Now, doing *p = 10 assigns 10 to whatever p is pointing to, as in your case p is pointing to the first element of the array, then *p = 10 is the same as numbers[0] = 10.

In case you see this later: *(p + i) = 20, this is pointer arithmetic and is the same as p[i] = 20. That's why p[0] = 10 is equivalent to *(p + 0) = 10 and equivalent to *p = 10.

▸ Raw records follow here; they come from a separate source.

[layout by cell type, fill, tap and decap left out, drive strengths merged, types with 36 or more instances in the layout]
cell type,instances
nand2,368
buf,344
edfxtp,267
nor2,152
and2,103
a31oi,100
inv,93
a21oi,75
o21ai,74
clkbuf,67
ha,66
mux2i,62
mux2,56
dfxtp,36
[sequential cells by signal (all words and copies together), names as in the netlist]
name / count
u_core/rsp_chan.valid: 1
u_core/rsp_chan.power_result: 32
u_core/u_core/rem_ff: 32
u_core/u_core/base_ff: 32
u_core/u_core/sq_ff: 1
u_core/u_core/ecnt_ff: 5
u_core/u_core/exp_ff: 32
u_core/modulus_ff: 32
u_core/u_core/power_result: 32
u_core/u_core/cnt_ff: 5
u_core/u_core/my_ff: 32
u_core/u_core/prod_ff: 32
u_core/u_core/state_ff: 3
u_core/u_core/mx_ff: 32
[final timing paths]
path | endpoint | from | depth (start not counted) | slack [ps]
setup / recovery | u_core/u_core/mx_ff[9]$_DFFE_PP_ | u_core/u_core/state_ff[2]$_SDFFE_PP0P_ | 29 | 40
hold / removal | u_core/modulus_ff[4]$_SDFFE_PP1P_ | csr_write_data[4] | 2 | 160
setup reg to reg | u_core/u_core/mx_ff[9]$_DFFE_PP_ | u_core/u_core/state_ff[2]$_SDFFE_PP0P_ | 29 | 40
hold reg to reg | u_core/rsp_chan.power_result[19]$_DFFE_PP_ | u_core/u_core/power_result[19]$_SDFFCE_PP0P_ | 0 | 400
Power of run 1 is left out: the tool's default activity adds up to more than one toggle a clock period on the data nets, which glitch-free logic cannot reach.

And about your question: How do you do p=p+1 when p is an address?: as arrays in C++ are stored sequentially in memory, if the element p is pointing at memory address 6400010 then p++ points at 6400014 assuming each element pointed by p occupies 4 bytes. If you wonder why p++ is 6400014 instead of 6400011, the reason is a little magic C++ does: when increasing a pointer, it doesn't increase by 1 byte but by 1 element so if you are pointing to integers, each one occupying 4 bytes, then p will be increased by 4 instead of 1.

Answer 4

1> p=numbers;
pointer p now points to the start of the array, i.e first element.

2> *p=10;
first element now becomes 10, as p is pointing to the first element.

3> p++;
this moves the pointer to the next element of the array, i.e second element
So, again *p=20; will make second element=20

4> p = &numbers[2];
this statement means that p now points to 3rd element of the array.
So, *p = 30; will make 3rd element=30

5> p = numbers + 3;
Wen we do p=numbers+1; it points to second element, so p=numbers+3; will now point to 4th element of array. *p = 40; make the fourth element=40

6> p = numbers;
Again p points to first element of array
*(p+4) = 50; will now make 5th element=50

Answer 5

There are a lot of pages on the web on how pointers work. But there are a couple things to quickly point out.

int* p;

The above line mean p is a pointer to an int. Assigning something to it doesn't change what it is. It is a pointer to an int, not an array of int.

int number[5];
p = number;

This assignment takes the address where the array is stored, and assigns it to p. p now points to the beginning of that array.

p++;

p now points to the 2nd int in the array. Pointers are incremented by the size of the object they point to. So the actual address may increase by 4 or 8, but it goes to the next address of an int.

*p = 30;

This is an assignment, not a comparison. It doesn't say that what p points to is 30, it copies 30 into the address pointed to by p. Saying "equals" is generally confusing in programming terms, so use either "assign" or "compare" to be clear.